» **Dataset entries**:
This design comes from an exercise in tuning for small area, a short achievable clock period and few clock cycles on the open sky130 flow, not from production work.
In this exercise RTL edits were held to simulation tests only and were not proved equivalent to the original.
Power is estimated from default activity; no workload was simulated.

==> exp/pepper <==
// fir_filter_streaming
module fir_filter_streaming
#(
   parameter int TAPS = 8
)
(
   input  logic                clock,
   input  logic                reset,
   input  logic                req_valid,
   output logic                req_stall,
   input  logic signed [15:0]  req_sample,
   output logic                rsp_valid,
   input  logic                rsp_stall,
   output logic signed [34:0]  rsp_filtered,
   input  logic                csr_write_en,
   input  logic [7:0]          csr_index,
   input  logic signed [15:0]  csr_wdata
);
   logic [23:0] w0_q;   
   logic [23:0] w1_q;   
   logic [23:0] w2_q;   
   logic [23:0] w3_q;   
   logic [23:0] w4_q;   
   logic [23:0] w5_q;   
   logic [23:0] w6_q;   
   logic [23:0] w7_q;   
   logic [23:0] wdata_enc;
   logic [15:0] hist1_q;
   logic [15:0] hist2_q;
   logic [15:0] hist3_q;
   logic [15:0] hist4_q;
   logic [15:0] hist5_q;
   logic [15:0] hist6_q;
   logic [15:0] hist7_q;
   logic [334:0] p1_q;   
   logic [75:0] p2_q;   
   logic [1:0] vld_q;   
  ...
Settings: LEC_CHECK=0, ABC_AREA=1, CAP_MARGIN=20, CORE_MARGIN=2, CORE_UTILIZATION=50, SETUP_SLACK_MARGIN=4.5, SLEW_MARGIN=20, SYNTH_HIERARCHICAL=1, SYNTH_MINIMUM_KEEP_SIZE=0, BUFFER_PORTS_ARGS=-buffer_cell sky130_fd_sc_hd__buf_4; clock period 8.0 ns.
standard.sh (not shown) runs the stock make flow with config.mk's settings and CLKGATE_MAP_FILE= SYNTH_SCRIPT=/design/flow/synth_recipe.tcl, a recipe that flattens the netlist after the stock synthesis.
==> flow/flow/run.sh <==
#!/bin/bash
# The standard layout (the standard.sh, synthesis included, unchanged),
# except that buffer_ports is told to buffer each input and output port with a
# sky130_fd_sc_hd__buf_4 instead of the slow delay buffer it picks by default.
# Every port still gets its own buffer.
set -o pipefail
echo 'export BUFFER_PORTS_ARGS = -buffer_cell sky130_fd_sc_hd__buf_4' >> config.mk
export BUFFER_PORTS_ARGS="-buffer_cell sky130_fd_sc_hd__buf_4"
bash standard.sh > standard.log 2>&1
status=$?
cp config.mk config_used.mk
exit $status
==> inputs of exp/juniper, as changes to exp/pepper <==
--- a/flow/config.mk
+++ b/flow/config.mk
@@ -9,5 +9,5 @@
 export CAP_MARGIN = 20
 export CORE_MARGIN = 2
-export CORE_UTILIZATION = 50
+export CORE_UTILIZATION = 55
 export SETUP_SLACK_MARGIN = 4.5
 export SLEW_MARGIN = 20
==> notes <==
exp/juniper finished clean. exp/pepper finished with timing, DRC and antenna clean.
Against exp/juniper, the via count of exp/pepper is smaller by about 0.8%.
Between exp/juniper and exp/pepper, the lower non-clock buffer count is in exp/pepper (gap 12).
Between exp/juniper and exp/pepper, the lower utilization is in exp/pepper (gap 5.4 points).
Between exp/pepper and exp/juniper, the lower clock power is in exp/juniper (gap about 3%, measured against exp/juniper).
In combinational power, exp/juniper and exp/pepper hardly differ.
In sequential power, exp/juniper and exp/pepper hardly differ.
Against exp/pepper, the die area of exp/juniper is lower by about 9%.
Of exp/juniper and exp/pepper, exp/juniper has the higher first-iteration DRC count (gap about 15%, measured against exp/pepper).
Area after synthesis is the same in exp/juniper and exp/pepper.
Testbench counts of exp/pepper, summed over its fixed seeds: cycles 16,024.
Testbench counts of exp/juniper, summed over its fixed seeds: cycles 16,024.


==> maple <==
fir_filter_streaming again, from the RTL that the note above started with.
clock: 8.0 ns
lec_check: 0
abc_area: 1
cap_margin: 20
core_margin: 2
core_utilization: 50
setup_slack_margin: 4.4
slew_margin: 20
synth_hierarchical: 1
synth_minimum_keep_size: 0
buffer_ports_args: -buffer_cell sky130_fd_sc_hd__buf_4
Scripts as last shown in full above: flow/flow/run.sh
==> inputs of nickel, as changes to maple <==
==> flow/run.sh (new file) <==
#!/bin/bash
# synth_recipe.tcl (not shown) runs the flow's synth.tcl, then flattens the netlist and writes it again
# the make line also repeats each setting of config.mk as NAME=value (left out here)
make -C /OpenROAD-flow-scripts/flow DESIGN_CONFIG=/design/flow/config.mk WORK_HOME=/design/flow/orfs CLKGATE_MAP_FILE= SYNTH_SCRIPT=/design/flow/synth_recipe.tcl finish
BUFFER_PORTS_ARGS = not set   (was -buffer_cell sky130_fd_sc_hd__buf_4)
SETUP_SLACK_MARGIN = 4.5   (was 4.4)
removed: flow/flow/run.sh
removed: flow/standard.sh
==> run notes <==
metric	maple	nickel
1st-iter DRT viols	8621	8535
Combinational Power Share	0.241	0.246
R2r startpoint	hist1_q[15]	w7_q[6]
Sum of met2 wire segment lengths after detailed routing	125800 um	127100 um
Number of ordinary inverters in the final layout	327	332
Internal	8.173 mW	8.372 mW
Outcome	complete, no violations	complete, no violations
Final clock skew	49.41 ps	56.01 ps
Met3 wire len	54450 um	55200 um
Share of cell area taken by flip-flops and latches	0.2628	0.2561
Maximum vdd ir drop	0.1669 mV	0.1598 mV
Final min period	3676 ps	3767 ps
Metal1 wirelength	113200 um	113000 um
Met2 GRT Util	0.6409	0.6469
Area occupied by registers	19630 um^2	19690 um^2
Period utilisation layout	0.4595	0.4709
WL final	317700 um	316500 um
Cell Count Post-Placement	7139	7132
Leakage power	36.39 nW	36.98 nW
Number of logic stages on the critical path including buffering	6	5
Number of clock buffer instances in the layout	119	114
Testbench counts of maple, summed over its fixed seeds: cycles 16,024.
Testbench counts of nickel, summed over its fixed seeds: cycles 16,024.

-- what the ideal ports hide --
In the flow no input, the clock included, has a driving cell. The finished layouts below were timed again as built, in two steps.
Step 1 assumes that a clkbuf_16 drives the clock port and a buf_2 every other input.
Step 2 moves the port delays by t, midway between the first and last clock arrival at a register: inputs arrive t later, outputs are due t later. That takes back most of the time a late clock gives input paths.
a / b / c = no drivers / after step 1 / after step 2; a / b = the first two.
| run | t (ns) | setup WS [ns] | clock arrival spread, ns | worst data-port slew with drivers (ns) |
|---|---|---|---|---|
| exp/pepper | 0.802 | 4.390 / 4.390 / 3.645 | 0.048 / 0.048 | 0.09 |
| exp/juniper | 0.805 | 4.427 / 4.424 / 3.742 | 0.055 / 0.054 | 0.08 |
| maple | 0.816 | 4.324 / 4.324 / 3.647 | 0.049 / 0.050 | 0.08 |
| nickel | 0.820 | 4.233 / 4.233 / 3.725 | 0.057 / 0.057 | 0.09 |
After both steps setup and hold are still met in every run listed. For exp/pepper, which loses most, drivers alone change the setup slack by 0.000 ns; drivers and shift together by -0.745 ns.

» **Problem statement**: Print every record above exactly as it was given.

» **The answer**:
This design comes from an exercise in tuning for small area, a short achievable clock period and few clock cycles on the open sky130 flow, not from production work.
In this exercise RTL edits were held to simulation tests only and were not proved equivalent to the original.
Power is estimated from default activity; no workload was simulated.

==> exp/pepper <==
// fir_filter_streaming
module fir_filter_streaming
#(
   parameter int TAPS = 8
)
(
   input  logic                clock,
   input  logic                reset,
   input  logic                req_valid,
   output logic                req_stall,
   input  logic signed [15:0]  req_sample,
   output logic                rsp_valid,
   input  logic                rsp_stall,
   output logic signed [34:0]  rsp_filtered,
   input  logic                csr_write_en,
   input  logic [7:0]          csr_index,
   input  logic signed [15:0]  csr_wdata
);
   logic [23:0] w0_q;   
   logic [23:0] w1_q;   
   logic [23:0] w2_q;   
   logic [23:0] w3_q;   
   logic [23:0] w4_q;   
   logic [23:0] w5_q;   
   logic [23:0] w6_q;   
   logic [23:0] w7_q;   
   logic [23:0] wdata_enc;
   logic [15:0] hist1_q;
   logic [15:0] hist2_q;
   logic [15:0] hist3_q;
   logic [15:0] hist4_q;
   logic [15:0] hist5_q;
   logic [15:0] hist6_q;
   logic [15:0] hist7_q;
   logic [334:0] p1_q;   
   logic [75:0] p2_q;   
   logic [1:0] vld_q;   
  ...
Settings: LEC_CHECK=0, ABC_AREA=1, CAP_MARGIN=20, CORE_MARGIN=2, CORE_UTILIZATION=50, SETUP_SLACK_MARGIN=4.5, SLEW_MARGIN=20, SYNTH_HIERARCHICAL=1, SYNTH_MINIMUM_KEEP_SIZE=0, BUFFER_PORTS_ARGS=-buffer_cell sky130_fd_sc_hd__buf_4; clock period 8.0 ns.
standard.sh (not shown) runs the stock make flow with config.mk's settings and CLKGATE_MAP_FILE= SYNTH_SCRIPT=/design/flow/synth_recipe.tcl, a recipe that flattens the netlist after the stock synthesis.
==> flow/flow/run.sh <==
#!/bin/bash
# The standard layout (the standard.sh, synthesis included, unchanged),
# except that buffer_ports is told to buffer each input and output port with a
# sky130_fd_sc_hd__buf_4 instead of the slow delay buffer it picks by default.
# Every port still gets its own buffer.
set -o pipefail
echo 'export BUFFER_PORTS_ARGS = -buffer_cell sky130_fd_sc_hd__buf_4' >> config.mk
export BUFFER_PORTS_ARGS="-buffer_cell sky130_fd_sc_hd__buf_4"
bash standard.sh > standard.log 2>&1
status=$?
cp config.mk config_used.mk
exit $status
==> inputs of exp/juniper, as changes to exp/pepper <==
--- a/flow/config.mk
+++ b/flow/config.mk
@@ -9,5 +9,5 @@
 export CAP_MARGIN = 20
 export CORE_MARGIN = 2
-export CORE_UTILIZATION = 50
+export CORE_UTILIZATION = 55
 export SETUP_SLACK_MARGIN = 4.5
 export SLEW_MARGIN = 20
==> notes <==
exp/juniper finished clean. exp/pepper finished with timing, DRC and antenna clean.
Against exp/juniper, the via count of exp/pepper is smaller by about 0.8%.
Between exp/juniper and exp/pepper, the lower non-clock buffer count is in exp/pepper (gap 12).
Between exp/juniper and exp/pepper, the lower utilization is in exp/pepper (gap 5.4 points).
Between exp/pepper and exp/juniper, the lower clock power is in exp/juniper (gap about 3%, measured against exp/juniper).
In combinational power, exp/juniper and exp/pepper hardly differ.
In sequential power, exp/juniper and exp/pepper hardly differ.
Against exp/pepper, the die area of exp/juniper is lower by about 9%.
Of exp/juniper and exp/pepper, exp/juniper has the higher first-iteration DRC count (gap about 15%, measured against exp/pepper).
Area after synthesis is the same in exp/juniper and exp/pepper.
Testbench counts of exp/pepper, summed over its fixed seeds: cycles 16,024.
Testbench counts of exp/juniper, summed over its fixed seeds: cycles 16,024.


==> maple <==
fir_filter_streaming again, from the RTL that the note above started with.
clock: 8.0 ns
lec_check: 0
abc_area: 1
cap_margin: 20
core_margin: 2
core_utilization: 50
setup_slack_margin: 4.4
slew_margin: 20
synth_hierarchical: 1
synth_minimum_keep_size: 0
buffer_ports_args: -buffer_cell sky130_fd_sc_hd__buf_4
Scripts as last shown in full above: flow/flow/run.sh
==> inputs of nickel, as changes to maple <==
==> flow/run.sh (new file) <==
#!/bin/bash
# synth_recipe.tcl (not shown) runs the flow's synth.tcl, then flattens the netlist and writes it again
# the make line also repeats each setting of config.mk as NAME=value (left out here)
make -C /OpenROAD-flow-scripts/flow DESIGN_CONFIG=/design/flow/config.mk WORK_HOME=/design/flow/orfs CLKGATE_MAP_FILE= SYNTH_SCRIPT=/design/flow/synth_recipe.tcl finish
BUFFER_PORTS_ARGS = not set   (was -buffer_cell sky130_fd_sc_hd__buf_4)
SETUP_SLACK_MARGIN = 4.5   (was 4.4)
removed: flow/flow/run.sh
removed: flow/standard.sh
==> run notes <==
metric	maple	nickel
1st-iter DRT viols	8621	8535
Combinational Power Share	0.241	0.246
R2r startpoint	hist1_q[15]	w7_q[6]
Sum of met2 wire segment lengths after detailed routing	125800 um	127100 um
Number of ordinary inverters in the final layout	327	332
Internal	8.173 mW	8.372 mW
Outcome	complete, no violations	complete, no violations
Final clock skew	49.41 ps	56.01 ps
Met3 wire len	54450 um	55200 um
Share of cell area taken by flip-flops and latches	0.2628	0.2561
Maximum vdd ir drop	0.1669 mV	0.1598 mV
Final min period	3676 ps	3767 ps
Metal1 wirelength	113200 um	113000 um
Met2 GRT Util	0.6409	0.6469
Area occupied by registers	19630 um^2	19690 um^2
Period utilisation layout	0.4595	0.4709
WL final	317700 um	316500 um
Cell Count Post-Placement	7139	7132
Leakage power	36.39 nW	36.98 nW
Number of logic stages on the critical path including buffering	6	5
Number of clock buffer instances in the layout	119	114
Testbench counts of maple, summed over its fixed seeds: cycles 16,024.
Testbench counts of nickel, summed over its fixed seeds: cycles 16,024.

-- what the ideal ports hide --
In the flow no input, the clock included, has a driving cell. The finished layouts below were timed again as built, in two steps.
Step 1 assumes that a clkbuf_16 drives the clock port and a buf_2 every other input.
Step 2 moves the port delays by t, midway between the first and last clock arrival at a register: inputs arrive t later, outputs are due t later. That takes back most of the time a late clock gives input paths.
a / b / c = no drivers / after step 1 / after step 2; a / b = the first two.
| run | t (ns) | setup WS [ns] | clock arrival spread, ns | worst data-port slew with drivers (ns) |
|---|---|---|---|---|
| exp/pepper | 0.802 | 4.390 / 4.390 / 3.645 | 0.048 / 0.048 | 0.09 |
| exp/juniper | 0.805 | 4.427 / 4.424 / 3.742 | 0.055 / 0.054 | 0.08 |
| maple | 0.816 | 4.324 / 4.324 / 3.647 | 0.049 / 0.050 | 0.08 |
| nickel | 0.820 | 4.233 / 4.233 / 3.725 | 0.057 / 0.057 | 0.09 |
After both steps setup and hold are still met in every run listed. For exp/pepper, which loses most, drivers alone change the setup slack by 0.000 ns; drivers and shift together by -0.745 ns.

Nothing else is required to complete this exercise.